→ **WHAT TO WORK ON**
Look below for the line that contains "sky130_fd_sc_hd__xor2_1 | 10 | 1.4", then copy it and each following line exactly, through and including the line that contains "met3,8.85,8.7".
########################################
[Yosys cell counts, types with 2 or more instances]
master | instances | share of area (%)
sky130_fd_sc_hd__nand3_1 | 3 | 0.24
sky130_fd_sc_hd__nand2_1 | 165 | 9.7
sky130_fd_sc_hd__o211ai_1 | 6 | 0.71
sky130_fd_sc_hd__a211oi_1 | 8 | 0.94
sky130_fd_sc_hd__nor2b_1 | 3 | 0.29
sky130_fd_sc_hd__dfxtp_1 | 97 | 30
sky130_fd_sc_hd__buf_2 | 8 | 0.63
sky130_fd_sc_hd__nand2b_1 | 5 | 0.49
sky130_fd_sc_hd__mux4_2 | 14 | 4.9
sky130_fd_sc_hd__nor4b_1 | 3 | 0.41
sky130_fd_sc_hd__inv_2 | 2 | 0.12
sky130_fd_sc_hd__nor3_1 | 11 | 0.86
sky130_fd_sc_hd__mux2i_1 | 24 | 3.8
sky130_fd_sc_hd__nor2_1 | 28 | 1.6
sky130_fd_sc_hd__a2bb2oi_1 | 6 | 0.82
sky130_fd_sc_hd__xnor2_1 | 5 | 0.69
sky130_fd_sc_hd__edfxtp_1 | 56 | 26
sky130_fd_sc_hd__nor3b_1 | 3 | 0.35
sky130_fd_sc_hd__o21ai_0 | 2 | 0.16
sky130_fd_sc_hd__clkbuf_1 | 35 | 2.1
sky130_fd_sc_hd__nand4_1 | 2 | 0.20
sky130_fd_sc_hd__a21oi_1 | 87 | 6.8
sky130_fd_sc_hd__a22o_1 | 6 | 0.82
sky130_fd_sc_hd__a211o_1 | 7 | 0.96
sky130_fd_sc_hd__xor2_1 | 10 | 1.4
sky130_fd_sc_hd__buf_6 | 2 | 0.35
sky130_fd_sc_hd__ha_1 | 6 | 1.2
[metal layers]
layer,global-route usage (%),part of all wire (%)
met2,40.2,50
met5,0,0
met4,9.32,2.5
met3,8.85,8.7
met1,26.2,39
--- config.mk ---
export PLATFORM = sky130hd
export DESIGN_NAME = approx_mult_err_accum
export DESIGN_NICKNAME = d
export VERILOG_FILES = /design/src/rtl/approx_err_pkg.sv /design/src/rtl/approx_err_stage.sv /design/src/rtl/approx_mult_err_accum.sv
export SDC_FILE = /design/constraint.sdc
export NUM_CORES = 2
export LEC_CHECK = 0
export BUFFER_PORTS_ARGS = -buffer_cell sky130_fd_sc_hd__clkbuf_2
export CAP_MARGIN = 20
export CORE_MARGIN = 2
export CORE_UTILIZATION = 45
export CTS_CLUSTER_DIAMETER = 100
export DETAILED_ROUTE_END_ITERATION = 16
export SLEW_MARGIN = 0
export SYNTH_ARGS = -nofsm -noshare
export SYNTH_HDL_FRONTEND = slang
export SYNTH_HIERARCHICAL = 1
export SYNTH_SLANG_ARGS = --single-unit
export TNS_END_PERCENT = 100
--- constraint.sdc ---
create_clock -name clk -period 9.5 [get_ports clk]
set_input_delay 0.475 -clock clk [delete_from_list [all_inputs] [get_ports clk]]
set_output_delay 0.475 -clock clk [all_outputs]
set_load 0.005 [all_outputs]
--- src/rtl/approx_err_pkg.sv ---
// Shared state encoding, width defaults and saturation constant for the
// approximate-multiplier error accumulator.
package approx_err_pkg;

   typedef enum logic [1:0] {
      IDLE  = 2'd0,
      RUN   = 2'd1,
      DRAIN = 2'd2,
      DONE  = 2'd3
   } state_e;

   localparam int W_DEF     = 16;
   localparam int CNT_W_DEF = 33;
   localparam int ACC_W_DEF = 64;

   localparam logic [ACC_W_DEF-1:0] ACC_MAX = {ACC_W_DEF{1'b1}};

endpackage

--- src/rtl/approx_err_stage.sv ---
// Two-stage error datapath: S1 forms the exact product, S2 the absolute
// error distance and its nonzero flag.
module approx_err_stage
   import approx_err_pkg::*;
#(
   parameter int W = W_DEF
) (
   input  logic           clk,
   input  logic           rst_n,
   input  logic           in_fire,
   input  logic [W-1:0]   a,
   input  logic [W-1:0]   b,
   input  logic [2*W-1:0] y_approx,
   output logic           s1_valid,
   output logic           s2_valid,
   output logic [2*W-1:0] ed,
   output logic           ne
);

   localparam logic [2*W-1:0] P_ZERO = {(2*W){1'b0}};

   logic           s1_valid_r;
   logic [2*W-1:0] exact_r;
   logic [2*W-1:0] y_r;
   logic           s2_valid_r;
   logic [2*W-1:0] ed_r;
   logic           ne_r;
   logic [2*W-1:0] ed_s;

   // Larger-minus-smaller keeps the distance unsigned without a wider subtract.
   always_comb begin
      ed_s = P_ZERO;
      if (exact_r >= y_r) begin
         ed_s = exact_r - y_r;
      end else begin
         ed_s = y_r - exact_r;
      end
   end

   // S1/S2 pipeline registers with their valid bits.
   always_ff @(posedge clk or negedge rst_n) begin
      if (!rst_n) begin
         s1_valid_r <= 1'b0;
         exact_r    <= P_ZERO;
         y_r        <= P_ZERO;
         s2_valid_r <= 1'b0;
         ed_r       <= P_ZERO;
         ne_r       <= 1'b0;
      end else begin
         s1_valid_r <= in_fire;
         if (in_fire) begin
            exact_r <= (2*W)'(a) * (2*W)'(b);
            y_r     <= y_approx;
         end
         s2_valid_r <= s1_valid_r;
         if (s1_valid_r) begin
            ed_r <= ed_s;
            ne_r <= (ed_s != P_ZERO);
         end
      end
   end

   assign s1_valid = s1_valid_r;
   assign s2_valid = s2_valid_r;
   assign ed       = ed_r;
   assign ne       = ne_r;

endmodule
File: src/rtl/countdown_w.sv
// Remaining-time register: parallel load, saturating decrement, zero flag.
module countdown_w #(
    parameter int W = 4
) (
    input  logic         clk,
    input  logic         rst,
    input  logic         ld,
    input  logic [W-1:0] din,
    input  logic         dec,
    output logic [W-1:0] q,
    output logic         zero
);

    // Load has priority over decrement; decrement stops at zero so it never wraps.
    always_ff @(posedge clk or posedge rst) begin
        if (rst)
            q <= '0;
        else if (ld)
            q <= din;
        else if (dec && q != '0)
            q <= q - W'(1);
    end

    assign zero = (q == '0);

endmodule

File: src/rtl/microwave_ctrl.sv
// Microwave oven controller: keypad/door/tick driven Moore FSM with a
// countdown for cook time and a local tick counter for the beeper.
module microwave_ctrl
    import microwave_pkg::*;
#(
    parameter int W          = 4,
    parameter int BEEP_TICKS = BEEP_TICKS_DEF
) (
    input  logic         clk,
    input  logic         rst,
    input  logic [W-1:0] tin,
    input  logic         load,
    input  logic         start,
    input  logic         stop,
    input  logic         door_open,
    input  logic         tick,
    output logic         heat,
    output logic         beep,
    output logic [W-1:0] remain,
    output logic [2:0]   st
);

    localparam int BW = $clog2(BEEP_TICKS + 1);
    localparam logic [BW-1:0] BLAST = BW'(BEEP_TICKS - 1);

    state_t          state, nstate;
    logic            cd_ld, cd_dec, cd_zero;
    logic [W-1:0]    cd_din;
    logic [BW-1:0]   bcnt;
    logic            go;

    // A usable start: door shut and not overridden by a simultaneous stop.
    assign go = start && !door_open && !stop;

    countdown_w #(.W(W)) u_cd (
        .clk  (clk),
        .rst  (rst),
        .ld   (cd_ld),
        .din  (cd_din),
        .dec  (cd_dec),
        .q    (remain),
        .zero (cd_zero)
    );

    // State register; unused codes fall back to IDLE through the default arm.
    always_ff @(posedge clk or posedge rst) begin
        if (rst)
            state <= S_IDLE;
        else
            state <= nstate;
    end

    // Beep tick counter is held at zero outside DONE, so it is 0 on entry.
    always_ff @(posedge clk or posedge rst) begin
        if (rst)
            bcnt <= '0;
        else if (state != S_DONE)
            bcnt <= '0;
        else if (tick)
            bcnt <= bcnt + BW'(1);
    end

    // Next-state and countdown control.
    always_comb begin
        nstate = state;
        cd_ld  = 1'b0;
        cd_din = '0;
        cd_dec = 1'b0;
        case (state)
            S_IDLE: begin
                if (load && tin != '0) begin
                    nstate = S_LOADED;
                    cd_ld  = 1'b1;
                    cd_din = tin;
                end
            end
            S_LOADED: begin
                if (stop) begin
                    nstate = S_IDLE;
                    cd_ld  = 1'b1;
                end else if (go) begin
                    nstate = S_RUN;
                end else if (load && tin != '0) begin
                    cd_ld  = 1'b1;
                    cd_din = tin;
                end
            end
            S_RUN: begin
                if (door_open || stop) begin
                    nstate = S_PAUSE;
                end else if (tick) begin
                    cd_dec = !cd_zero;
                    if (remain == W'(1))
                        nstate = S_DONE;
                end
            end
            S_PAUSE: begin
                if (stop) begin
                    nstate = S_IDLE;
                    cd_ld  = 1'b1;
                end else if (go) begin
                    nstate = S_RUN;
                end
            end
            S_DONE: begin
                if (stop)
                    nstate = S_IDLE;
                else if (tick && bcnt == BLAST)
                    nstate = S_IDLE;
            end
            default: nstate = S_IDLE;
        endcase
    end

    assign heat = (state == S_RUN);
    assign beep = (state == S_DONE);
    assign st   = state;

endmodule

File: config.mk
export PLATFORM = sky130hd
export DESIGN_NAME = microwave_ctrl
export DESIGN_NICKNAME = d
export VERILOG_FILES = /design/src/rtl/microwave_pkg.sv /design/src/rtl/countdown_w.sv /design/src/rtl/microwave_ctrl.sv
export SDC_FILE = /design/constraint.sdc
export NUM_CORES = 1
export LEC_CHECK = 0
export CORE_AREA = 3 3 60 45
export CTS_CLUSTER_SIZE = 20
export DETAILED_ROUTE_END_ITERATION = 10
export DIE_AREA = 0 0 63 48
export HOLD_SLACK_MARGIN = 0.15
export PLACE_DENSITY = 0.58
export SLEW_MARGIN = 20
export SYNTH_ARGS = -nofsm -noshare
export SYNTH_HDL_FRONTEND = slang
export SYNTH_SLANG_ARGS = --single-unit
File: constraint.sdc
create_clock -name clk -period 5.1 [get_ports clk]
set_input_delay 0.51 -clock clk [delete_from_list [all_inputs] [get_ports clk]]
set_output_delay 0.51 -clock clk [all_outputs]
set_load 0.01 [all_outputs]
**config.mk**
```make
export PLATFORM = sky130hd
export DESIGN_NAME = dpe_acc_tree
export DESIGN_NICKNAME = d
export VERILOG_FILES = /design/src/rtl/dpe_acc_tree.sv
export SDC_FILE = /design/constraint.sdc
export NUM_CORES = 1
export LEC_CHECK = 0
export CORE_MARGIN = 5
export CORE_UTILIZATION = 62
export DETAILED_ROUTE_END_ITERATION = 10
export GPL_ROUTABILITY_DRIVEN = 0
export PLACE_DENSITY = 0.85
export SLEW_MARGIN = 10
export SYNTH_ARGS = -nofsm -noshare
export SYNTH_HDL_FRONTEND = slang
export SYNTH_SLANG_ARGS = --single-unit
```
**constraint.sdc**
```tcl
create_clock -name clk -period 7.79 [get_ports clk]
set_clock_uncertainty 0.05 [all_clocks]
set_input_delay 2.337 -clock clk [delete_from_list [all_inputs] [get_ports clk]]
set_output_delay 2.337 -clock clk [all_outputs]
set_load 0.05 [all_outputs]
```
########################################
→ **OUTPUT OF THE TASK**
sky130_fd_sc_hd__xor2_1 | 10 | 1.4
sky130_fd_sc_hd__buf_6 | 2 | 0.35
sky130_fd_sc_hd__ha_1 | 6 | 1.2
[metal layers]
layer,global-route usage (%),part of all wire (%)
met2,40.2,50
met5,0,0
met4,9.32,2.5
met3,8.85,8.7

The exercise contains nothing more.